*TASK DETAILS*
When you reach the line with "## logic make-up" in the data below, begin printing lines exactly, and stop once the line with "## per-stage QoR" has been printed.

[Stored items]
^^^^^^^^
===== src/rtl/pwr_mode_pkg.sv =====
package pwr_mode_pkg;

    typedef enum logic [1:0] {
        PM_RUN   = 2'b00,
        PM_IDLE  = 2'b01,
        PM_SLEEP = 2'b10
    } pm_state_e;

    localparam logic CMD_SLEEP = 1'b0;
    localparam logic CMD_IDLE  = 1'b1;

    typedef struct packed {
        pm_state_e state;
        logic      rst_sleep;
        logic      rst_idle;
    } pm_regs_t;

endpackage


===== src/rtl/pwr_wake_detect.sv =====
module pwr_wake_detect #(
    parameter int N_IRQ = 8
) (
    input  logic [N_IRQ-1:0] irq_req,
    input  logic [N_IRQ-1:0] irq_en,
    input  logic             wdt_timeout,
    output logic             wake_any
);
    logic [N_IRQ-1:0] masked;

    for (genvar gi = 0; gi < N_IRQ; gi++) begin : g_line
        assign masked[gi] = irq_req[gi] & irq_en[gi];
    end

    always_comb begin
        wake_any = (|masked) | wdt_timeout;
    end
endmodule


===== src/rtl/pwr_clk_sel_hold.sv =====
module pwr_clk_sel_hold #(
    parameter int                 CLK_SEL_W   = 3,
    parameter logic [CLK_SEL_W-1:0] CLK_SEL_RST = '0
) (
    input  logic                 clk,
    input  logic                 rst_n,
    input  logic                 load_ok,
    input  logic                 sw_req,
    input  logic [CLK_SEL_W-1:0] sw_sel,
    output logic [CLK_SEL_W-1:0] sel_out
);
    logic [CLK_SEL_W-1:0] sel_d, sel_q;

    always_comb begin
        sel_d = sel_q;
        if (load_ok && sw_req) begin
            sel_d = sw_sel;
        end
    end

    always_ff @(posedge clk or negedge rst_n) begin
        if (!rst_n) begin
            sel_q <= CLK_SEL_RST;
        end else begin
            sel_q <= sel_d;
        end
    end

    assign sel_out = sel_q;
endmodule


===== src/rtl/pwr_clk_en_decode.sv =====
module pwr_clk_en_decode
    import pwr_mode_pkg::*;
#(
    parameter int N_PERIPH = 4
) (
    input  pm_state_e           state,
    input  logic                wdt_enable,
    input  logic [N_PERIPH-1:0] ext_clk_periph,
    output logic                cpu_clk_en,
    output logic                main_osc_en,
    output logic                fscm_en,
    output logic                lprc_en,
    output logic [N_PERIPH-1:0] periph_clk_en
);
    logic in_sleep;
    logic in_run;

    always_comb begin
        in_sleep    = (state == PM_SLEEP);
        in_run      = (state == PM_RUN);
        cpu_clk_en  = in_run;
        main_osc_en = !in_sleep;
        fscm_en     = !in_sleep;
        lprc_en     = in_sleep ? wdt_enable : 1'b1;
    end

    for (genvar gp = 0; gp < N_PERIPH; gp++) begin : g_periph
        assign periph_clk_en[gp] = !in_sleep | ext_clk_periph[gp];
    end
endmodule


===== src/rtl/pwr_mode_ctrl.sv =====
module pwr_mode_ctrl
    import pwr_mode_pkg::*;
#(
    parameter int                   N_IRQ       = 8,
    parameter int                   N_PERIPH    = 4,
    parameter int                   CLK_SEL_W   = 3,
    parameter logic [CLK_SEL_W-1:0] CLK_SEL_RST = '0
) (
    input  logic                 clk,
    input  logic                 rst_n,
    input  logic                 ps_cmd_valid,
    input  logic                 ps_cmd_mode,
    input  logic [N_IRQ-1:0]     irq_req,
    input  logic [N_IRQ-1:0]     irq_en,
    input  logic                 wdt_timeout,
    input  logic                 wdt_enable,
    input  logic                 dev_rst_req,
    input  logic                 clk_sw_req,
    input  logic [CLK_SEL_W-1:0] clk_sw_sel,
    input  logic [N_PERIPH-1:0]  ext_clk_periph,
    output logic                 cpu_clk_en,
    output logic [N_PERIPH-1:0]  periph_clk_en,
    output logic                 main_osc_en,
    output logic                 fscm_en,
    output logic                 lprc_en,
    output logic                 wdt_clear,
    output logic [1:0]           mode_status,
    output logic                 rst_from_sleep,
    output logic                 rst_from_idle,
    output logic [CLK_SEL_W-1:0] clk_sel_out
);
    pm_regs_t regs_d, regs_q;
    logic     wake_any;
    logic     enter_ok;

    pwr_wake_detect #(.N_IRQ(N_IRQ)) u_wake (
        .irq_req     (irq_req),
        .irq_en      (irq_en),
        .wdt_timeout (wdt_timeout),
        .wake_any    (wake_any)
    );

    // Entry is accepted only in Run with no wake or reset pending.
    always_comb begin
        enter_ok = (regs_q.state == PM_RUN) && ps_cmd_valid
                   && !wake_any && !dev_rst_req;
    end

    always_comb begin
        regs_d = regs_q;
        unique case (regs_q.state)
            PM_RUN: begin
                if (dev_rst_req) begin
                    regs_d.rst_sleep = 1'b0;
                    regs_d.rst_idle  = 1'b0;
                end else if (enter_ok) begin
                    regs_d.state = (ps_cmd_mode == CMD_IDLE) ? PM_IDLE : PM_SLEEP;
                end
            end
            PM_IDLE, PM_SLEEP: begin
                if (dev_rst_req) begin
                    regs_d.state     = PM_RUN;
                    regs_d.rst_sleep = (regs_q.state == PM_SLEEP);
                    regs_d.rst_idle  = (regs_q.state == PM_IDLE);
                end else if (wake_any) begin
                    regs_d.state = PM_RUN;
                end
            end
            default: regs_d.state = PM_RUN;
        endcase
    end

    always_ff @(posedge clk or negedge rst_n) begin
        if (!rst_n) begin
            regs_q <= '{state: PM_RUN, rst_sleep: 1'b0, rst_idle: 1'b0};
        end else begin
            regs_q <= regs_d;
        end
    end

    always_comb begin
        wdt_clear = enter_ok && (ps_cmd_mode == CMD_SLEEP) && wdt_enable;
    end

    pwr_clk_sel_hold #(
        .CLK_SEL_W   (CLK_SEL_W),
        .CLK_SEL_RST (CLK_SEL_RST)
    ) u_sel (
        .clk     (clk),
        .rst_n   (rst_n),
        .load_ok (regs_q.state == PM_RUN),
        .sw_req  (clk_sw_req),
        .sw_sel  (clk_sw_sel),
        .sel_out (clk_sel_out)
    );

    pwr_clk_en_decode #(.N_PERIPH(N_PERIPH)) u_dec (
        .state          (regs_q.state),
        .wdt_enable     (wdt_enable),
        .ext_clk_periph (ext_clk_periph),
        .cpu_clk_en     (cpu_clk_en),
        .main_osc_en    (main_osc_en),
        .fscm_en        (fscm_en),
        .lprc_en        (lprc_en),
        .periph_clk_en  (periph_clk_en)
    );

    assign mode_status    = regs_q.state;
    assign rst_from_sleep = regs_q.rst_sleep;
    assign rst_from_idle  = regs_q.rst_idle;
endmodule


===== config.mk =====
export PLATFORM = sky130hd
export DESIGN_NAME = pwr_mode_ctrl
export DESIGN_NICKNAME = d
export VERILOG_FILES = /design/src/rtl/pwr_mode_pkg.sv /design/src/rtl/pwr_wake_detect.sv /design/src/rtl/pwr_clk_sel_hold.sv /design/src/rtl/pwr_clk_en_decode.sv /design/src/rtl/pwr_mode_ctrl.sv
export SDC_FILE = /design/constraint.sdc
export NUM_CORES = 1
export LEC_CHECK = 0
export BUFFER_PORTS_ARGS = -buffer_cell sky130_fd_sc_hd__buf_2
export CORE_UTILIZATION = 36
export CTS_CLUSTER_DIAMETER = 120
export DETAILED_ROUTE_END_ITERATION = 10
export HOLD_SLACK_MARGIN = 0.06
export PLACE_DENSITY = 0.91
export SYNTH_ARGS = -nofsm -noshare
export SYNTH_HDL_FRONTEND = slang
export SYNTH_SLANG_ARGS = --single-unit

===== constraint.sdc =====
create_clock -name clk -period 2.9 [get_ports clk]
set_input_delay 0.58 -clock clk [delete_from_list [all_inputs] [get_ports clk]]
set_output_delay 0.58 -clock clk [all_outputs]
set_load 0.02 [all_outputs]

==> flow_summary.toml, run 1 <==
[status]
status = "complete, no violations"

[critical_path]
path_buf_inv = 2
crit_path_cell_trace = "buf_2 > a22o_1 > a221oi_2 > nand3_2 > nor4b_2 > buf_2"
crit_required_ps = 2320
worst_ep_arrival_time_ps = 1680
r2r_start = "mode_status[0]$_DFFE_PN0P_"
cpMostUsedCell = "buf_2"
slowest_delay_ps = 230
critPathCaptureType = "primary output"
rr_worst_depth = 4
critPathKind = "in -> out"
reg2reg_setup_slack_ps = 1230
start_kind = "input port"
cp_slowest_cell = "a22o_1"
critPathLaunch = "irq_req[2]"
crit_fanout = 3
worst_r2r_endpoint = "rst_from_sleep$_DFFE_PN0P_"
crit_family = "compound AO/OA/AOI/OAI gates"

[global_routing]
track_usage_pct = 20.77
grt_pass1_vias = 482
top_usage_layer = "met2"
grt_pass1_wl_um = 1994
grt_use_met3_pct = 6.395
antenna_found_initial = 0
grt_start_max_net_pins = 8
global_route.overflow_total = 0
use_met1_pct = 20.15
use_met2_pct = 38.79

[clocking]
clockBufferDepth = 2
path_clk_slew_ps = 50
cts_max_level = 1
cts_sinks = 7
cts-buffers-inserted = 3
hold_buffers = 0
clock_latency_ps = 250
cts_tree = "built"
cts_resized = 0
post_cts_buffers = 0
clock-root-buffer = "clkbuf_4"

[timing]
worst_slack_ps = 637.9
fmax_mhz = 442.1
fin_crit_sh_pct = 78.00
slew_headroom_pct = 74.91
worst_pin_slew_ps = 376.3
hold_viol_final = 0
rsz0062_at_grt = "false"
setup_violations = 0
skew_ps = 1.106
slew_violations = 0
tns_ps = 0
min_period_ps = 2262

[floorplanning]
num_rows = 12
die-width_um = 38.01
start_util_pct = 40.37
die-area_um2 = 1444
io_pins = 47
core_area_um2 = 1156
dieHeight_um = 38.01

[job]
cap_violations = 0

[place]
place_worst_setup_slack_ps = 632.4
dp_hpwl_um = 1054
numPortBuffers = 46
gp_congestion = 0.5931

[drt]
vias_per_cell = 5.028
firstDrtPassIters = 4
antenna_left = 0
routedWlPerCell_um = 11.49
vias = 533
finalWirelength_um = 1218
drc = 0
drt_iter0_drc = 10

[power]
combPwrFrac_pct = 55.2
internal-power_mw = 0.3007
clockPowerShare_pct = 16.2
swShare_pct = 43.90
p_sw_mw = 0.2353
leakagePower_nw = 0.3734
power_density_nw_per_um2 = 731.0
worst_ir_drop_vdd_uv = 434.2
pwr-share-seq_pct = 28.6

[final_layout]
drive_gt1_share_pct = 63.04
fillers = 99
fin_nets = 128
antenna_cells = 0
area_growth_pct = 57.10

[logic_synthesis]
yosysWarnings = 0
postSynthAreaPerCell_um2 = 10.85
ys_ff_latch = 7
yosys.area.top_type = "dfrtp_1"
synth-seq-area-share_pct = 37.53
yosys-top-cells-area = "dfrtp_1, mux2_2, ha_1, nand2b_1, a221oi_2"
syn-num-nets = 78
synth_area_um2 = 466.7
synth.distinct_cells = 19
syn_inst = 43
synth_top_area_share_pct = 37.53

[worst_hold_path]
hold_path_class = "in -> async"
## logic make-up (layout without fill, tap and decap cells)
group / after synthesis / in the layout / share of synthesized area [%]
flops: 7 / 7 / 37.53
simple gates: 14 / 14 / 19.84
fa+ha+maj: 4 / 4 / 10.72
buf+inv: 4 / 53 / 4.022
compound gates: 9 / 9 / 15.82
mux: 5 / 5 / 12.06
## worst max-delay path by stage
stage / endpoint / slack [ps] / cells past startpoint
3_3_place_gp: wdt_clear / 670 / 6
6_report: wdt_clear / 640 / 6
3_5_place_dp: wdt_clear / 630 / 6
2_1_floorplan: wdt_clear / 720 / 4
5_1_grt: wdt_clear / 550 / 5
4_1_cts: wdt_clear / 630 / 6
## worst register-to-register path, cell delays in order, from the launching register on
cell and delay (ps):
dfrtp_1 410, inv_1 100, ha_1 360, o21ai_0 300, mux2_2 380
## per-stage QoR
step	hold WS, ps	util, %	instance area [um^2]	power [mW]	cells
after floorplan	284.4	-	466.7	0.3508	43
after global placement	412.7	61.15	706.9	0.4394	102
after detailed placement	417.3	61.15	706.9	0.4517	102
after CTS	150.4	63.42	733.2	0.5396	106
after global routing	153.6	63.42	733.2	0.5748	106
final	150.9	63.42	733.2	0.5360	106
## state kept, by name, indices dropped and copies added (netlist names)
signal / count
u_sel.sel_out: 3
mode_status: 2
rst_from_idle: 1
rst_from_sleep: 1
## power groups by stage
stage               logic, mW  clock network [mW]  registers, mW
finish                  0.296              0.0870          0.153
global route            0.323              0.0958          0.156
CTS                     0.298              0.0891          0.153
detailed placement      0.297                   0          0.155
global placement        0.287                   0          0.153
floorplan               0.154                   0          0.197
## cell usage in the layout (no fill, tap or decap), drive strengths merged, types with 2 or more instances in the layout
cell,count
ha,4
buf,46
clkbuf,4
mux2,5
o22ai,2
a21oi,2
dfrtp,7
nand2b,5
inv,3
nand2,4
## layer usage
| metal | vias up | wire [um] |
|---|---|---|
| li1 | 255 | - |
| met1 | 249 | 450 |
| met2 | 26 | 675 |
| met3 | 3 | 85 |
| met4 | 0 | 8 |
| met5 | - | 0 |
## Yosys cell counts
cell      count
a211oi_2      1
a21oi_1       2
a221oi_2      1
a222oi_1      1
a22o_1        1
and4_1        1
buf_4         1
dfrtp_1       7
ha_1          4
inv_1         3
mux2_2        5
nand2_1       4
nand2b_1      5
nand3_2       1
nor3_1        1
nor3b_1       1
nor4b_2       1
o21ai_0       1
o22ai_1       2
## cell type report
cell class	count	area [um^2]	area share [%]
inverters	3	11.26	1.536
repair buffers	46	230.2	31.40
flip-flops and latches	7	175.2	23.89
clock buffers	4	26.28	3.584
multi-input cells	32	272.8	37.20
well taps	14	17.52	2.389
No activity file was read; power rests on OpenSTA's default activity.
==> inputs of run 2 (changes only) <==
- CORE_UTILIZATION: 36 -> 30
- PLACE_DENSITY: 0.91 -> 0.82
- clock period: 2.9 -> 1.8 ns (I/O delays scaled with it)
==> flow_summary.toml, run 2 (synthesized netlist as in run 1, its figures left out) <==
[timing]
min_period_ps = 1798
rsz0062_at_grt = "true"
slew_violations = 0
worst_pin_slew_ps = 319.3
fmax_mhz = 556.3
skew_ps = 1.185
hold_viol_final = 0
fin_crit_sh_pct = 99.87
slew_headroom_pct = 78.49
setup_violations = 0

[critical_path]
worst_r2r_endpoint = "rst_from_idle$_DFFE_PN0P_"
reg2reg_setup_slack_ps = 300
crit_fanout = 2
worst_ep_arrival_time_ps = 1440
r2r_start = "mode_status[0]$_DFFE_PN0P_"
critPathCaptureType = "primary output"
crit_required_ps = 1440
start_kind = "input port"
critPathKind = "in -> out"
rr_worst_depth = 4

[floorplanning]
die-width_um = 41.44
io_pins = 47
die-area_um2 = 1717
core_area_um2 = 1366
num_rows = 13
dieHeight_um = 41.44
start_util_pct = 34.16

[power]
clockPowerShare_pct = 14.4
p_sw_mw = 0.4035
internal-power_mw = 0.5498
worst_ir_drop_vdd_uv = 533.3
combPwrFrac_pct = 60.5
swShare_pct = 42.33
power_density_nw_per_um2 = 1142
leakagePower_nw = 0.4209
pwr-share-seq_pct = 25.1

[global_routing]
grt_start_max_net_pins = 8
antenna_found_initial = 0
track_usage_pct = 16.68
global_route.overflow_total = 0
grt_pass1_wl_um = 2235
grt_pass1_vias = 550

[clocking]
cts_tree = "built"
cts-buffers-inserted = 3
path_clk_slew_ps = 50
cts_sinks = 7
clock-root-buffer = "clkbuf_4"
clock_latency_ps = 240
clockBufferDepth = 2
cts_max_level = 1

[drt]
drc = 0
vias = 556
firstDrtPassIters = 4
antenna_left = 0
routedWlPerCell_um = 12.50
finalWirelength_um = 1425
vias_per_cell = 4.877
drt_iter0_drc = 14

[final_layout]
mostFrequentLayoutCell = "buf_2"
final_util_pct = 61.08
drive_gt1_share_pct = 68.69
antenna_cells = 0
final_cell_mix = "buf_2, dfrtp_1, buf_4"
fin_nets = 135
area_growth_pct = 78.82
largest_register_ff_count = 3
stdcell_area_um2 = 834.6

[place]
dp_hpwl_um = 1229
numPortBuffers = 46
dpl_cell_area_um2 = 742.0
gp_congestion = 0.7401

[worst_hold_path]
whs_endpoint = "u_sel.sel_out[2]$_DFFE_PN0P_"
hold_path_class = "in -> reg"
min_from = "clk_sw_sel[2]"
hold_depth = 2

[job]
cap_violations = 0

[status]
status = "complete, no violations"
## run 2: changes by cell type in the layout (fill, tap and decap cells not counted), sizes merged
cell | previous run | this run
buf | 46 | 52
dlygate4sd3 | 0 | 1
## run 2: final cells by class
cell class,count,area [um^2]
inverter,3,11.26
clock buffer,4,26.28
multi-input combinational,32,296.5
fill,132,531.8
timing repair buffer,53,306.5
sequential,7,175.2
tap,15,18.77
## run 2: worst max path at each step
stage                      endpoint                       start  slack, ps
after CTS                 wdt_clear                   irq_en[3]         -1
after global placement    wdt_clear                  irq_req[2]          5
after global routing      wdt_clear                  irq_req[3]        -50
after floorplan           wdt_clear  mode_status[0]$_DFFE_PN0P_         20
after detailed placement  wdt_clear                  irq_req[3]        -40
final                     wdt_clear                  irq_req[2]          2
## run 2: stage by stage
step	setup slack, ps	TNS (ps)	cells	power (mW)	hold WS, ps
floorplan	24.90	0	43	0.5764	64.41
global placement	4.533	0	106	0.7378	194.4
detailed placement	-38.71	-38.71	106	0.7636	202.6
CTS	-1.172	-1.172	111	0.9459	342.4
global route	-53.76	-53.76	114	1.021	332.1
finish	2.289	0	114	0.9534	351.5
## run 2: timing repair
action / in CTS / in global routing
resized for setup: 7 / 1
pin swaps: 1 / 2
buffers inserted: 0 / 3
setup endpoints to repair: 1 / 1
hold buffers: 1 / 0
hold endpoints to repair: 7 / 0
## run 2: per-layer routing
metal	vias to the layer above	GRT usage, %	part of all wire, %
li1	270	-	-
met1	259	15.22	35
met2	27	33.13	58
met3	0	5.652	7.4
met4	0	5.806	0
met5	-	0	0
## run 2: power groups by stage
stage               logic (mW)  registers, mW  clock network, mW
floorplan                0.260          0.317                  0
global placement         0.503          0.235                  0
detailed placement       0.522          0.241                  0
CTS                      0.560          0.240              0.146
global route             0.613          0.247              0.162
finish                   0.576          0.240              0.137
## run 2: worst max-delay path, stage by stage
cell	delay, ps
buf_6	90
a22o_1	220
a221oi_2	220
nand3_2	150
nor4b_4	220
buf_4	170
==> inputs of run 3 (changes only) <==
- BUFFER_PORTS_ARGS: -buffer_cell sky130_fd_sc_hd__buf_2 -> unset
- CORE_AREA: unset -> 2 2 39 41
- CORE_UTILIZATION: 30 -> unset
- DIE_AREA: unset -> 0 0 41 43
- DONT_BUFFER_PORTS: unset -> 1
- PLACE_DENSITY: 0.82 -> 0.59
- clock period: 1.8 -> 2.3 ns (I/O delays scaled with it)
==> flow_summary.toml, run 3 (synthesized netlist as in run 1, its figures left out) <==
[place]
dpl_cell_area_um2 = 494.2
gp_congestion = 0.6355
numPortBuffers = 0

[final_layout]
multi_input_area_um2 = 275.3
stdcell_area_um2 = 533.0
drive_gt1_share_pct = 30.61
fillers = 145
final_cell_mix = "dfrtp_1, nand2b_1, mux2_2"
largest_register_ff_count = 3
fin_nets = 85
area_growth_pct = 14.21
seq_area_um2 = 175.2
antenna_cells = 0
mostFrequentLayoutCell = "dfrtp_1"

[timing]
slew_headroom_pct = 73.97
min_period_ps = 2126
worst_pin_slew_ps = 390.4
rsz0062_at_grt = "false"
fin_crit_sh_pct = 92.45
slew_violations = 0
setup_violations = 0
tns_ps = 0
skew_ps = 0.6324
fmax_mhz = 470.3
hold_viol_final = 0

[critical_path]
cp_slowest_cell = "dfrtp_1"
start_kind = "flop"
crit_fanout = 6
critPathCaptureType = "primary output"
worst_ep_arrival_time_ps = 1670
crit_path_cell_trace = "inv_1 > ha_2 > nand2_1 > nor4b_2 > buf_4"
crit_required_ps = 1840
critPathKind = "reg -> out"
slowest_delay_ps = 480

[drt]
finalWirelength_um = 848
firstDrtPassIters = 4
routedWlPerCell_um = 13.05
vias_per_cell = 5.385
vias = 350
drc = 0
drt_iter0_drc = 3
antenna_left = 0

[clocking]
cts-buffers-inserted = 3
clockBufferDepth = 2
post_cts_buffers = 0
clock-root-buffer = "clkbuf_4"
cts_max_level = 1
path_clk_slew_ps = 50
cts_sinks = 7
cts_tree = "built"
clock_latency_ps = 240

[floorplanning]
io_pins = 47
core_area_um2 = 1384
die-width_um = 41
num_rows = 14
start_util_pct = 33.73
dieHeight_um = 43
die-area_um2 = 1763

[status]
status = "complete, no violations"

[power]
worst_ir_drop_vdd_uv = 552.0
leakagePower_nw = 0.2099
power_density_nw_per_um2 = 1110

[worst_hold_path]
hold_path_class = "in -> reg"

[global_routing]
grt_pass1_wl_um = 1200
track_usage_pct = 10.37
grt_pass1_vias = 337
grt_start_max_net_pins = 8
global_route.overflow_total = 0
antenna_found_initial = 0

[job]
cap_violations = 0
## run 3: path summary, 6_finish.rpt
| path | endpoint | cells past startpoint | slack [ps] | start |
|---|---|---|---|---|
| worst max-delay path | wdt_clear | 5 | 170 | mode_status[0]$_DFFE_PN0P_ |
| worst min-delay path | u_sel.sel_out[1]$_DFFE_PN0P_ | 1 | 360 | clk_sw_sel[1] |
| worst max register to register | rst_from_sleep$_DFFE_PN0P_ | 4 | 570 | mode_status[0]$_DFFE_PN0P_ |
| worst min register to register | u_sel.sel_out[1]$_DFFE_PN0P_ | 1 | 660 | u_sel.sel_out[1]$_DFFE_PN0P_ |
| max in group asynchronous | u_sel.sel_out[1]$_DFFE_PN0P_ | 1 | 1530 | rst_n |
| min in group asynchronous | u_sel.sel_out[0]$_DFFE_PN0P_ | 1 | 540 | rst_n |
## run 3: worst max-delay path: cells and delay by family, from the launching register on
family	cells	cell delay (ps)
flip-flops	1	480
buffers and inverters	2	330
adder cells (fa/ha/maj)	1	240
AND/OR/NAND/NOR	2	370
## run 3: metal layers
metal	part of all wire (%)	routed length, um	global-route usage (%)
met4	0	0	8.000
met3	15	127	3.141
met5	0	0	0
met2	47	398	15.63
met1	38	322	11.37
## run 3: metrics by stage
step / setup WS [ps] / total power [mW] / std cells / hold slack (ps) / util [%]
final: 173.7 / 0.5916 / 65 / 362.3 / 38.52
after global routing: 29.74 / 0.6453 / 65 / 344.4 / 38.52
after CTS: 110.1 / 0.5986 / 65 / 351.3 / 38.34
after detailed placement: 382.2 / 0.4821 / 60 / 164.6 / 35.71
after global placement: 408.6 / 0.4792 / 60 / 164.6 / 35.71
after floorplan: 243.1 / 0.4423 / 43 / 164.4 / -
## run 3: cell type report
class | count | area share (%)
Inverter | 3 | 2.113
Sequential cell | 7 | 32.86
Timing Repair Buffer | 3 | 4.695
Tap cell | 16 | 3.756
Clock buffer | 4 | 4.930
Multi-Input combinational cell | 32 | 51.64
## run 3: what timing repair did
item	CTS	global route
hold buffers	1	0
endpoints found under the setup margin	0	1
hold endpoints to repair	7	0
resized for setup	0	1
## run 3: report_power, final
| group | internal, mW | total (mW) | switching (mW) | leakage, nW |
|---|---|---|---|---|
| clock network | 0.0660 | 0.108 | 0.0421 | 0.0150 |
| logic | 0.0951 | 0.229 | 0.134 | 0.105 |
| registers | 0.166 | 0.254 | 0.0886 | 0.0901 |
^^^^^^^^
*ANSWER SPACE*
## logic make-up (layout without fill, tap and decap cells)
group / after synthesis / in the layout / share of synthesized area [%]
flops: 7 / 7 / 37.53
simple gates: 14 / 14 / 19.84
fa+ha+maj: 4 / 4 / 10.72
buf+inv: 4 / 53 / 4.022
compound gates: 9 / 9 / 15.82
mux: 5 / 5 / 12.06
## worst max-delay path by stage
stage / endpoint / slack [ps] / cells past startpoint
3_3_place_gp: wdt_clear / 670 / 6
6_report: wdt_clear / 640 / 6
3_5_place_dp: wdt_clear / 630 / 6
2_1_floorplan: wdt_clear / 720 / 4
5_1_grt: wdt_clear / 550 / 5
4_1_cts: wdt_clear / 630 / 6
## worst register-to-register path, cell delays in order, from the launching register on
cell and delay (ps):
dfrtp_1 410, inv_1 100, ha_1 360, o21ai_0 300, mux2_2 380
## per-stage QoR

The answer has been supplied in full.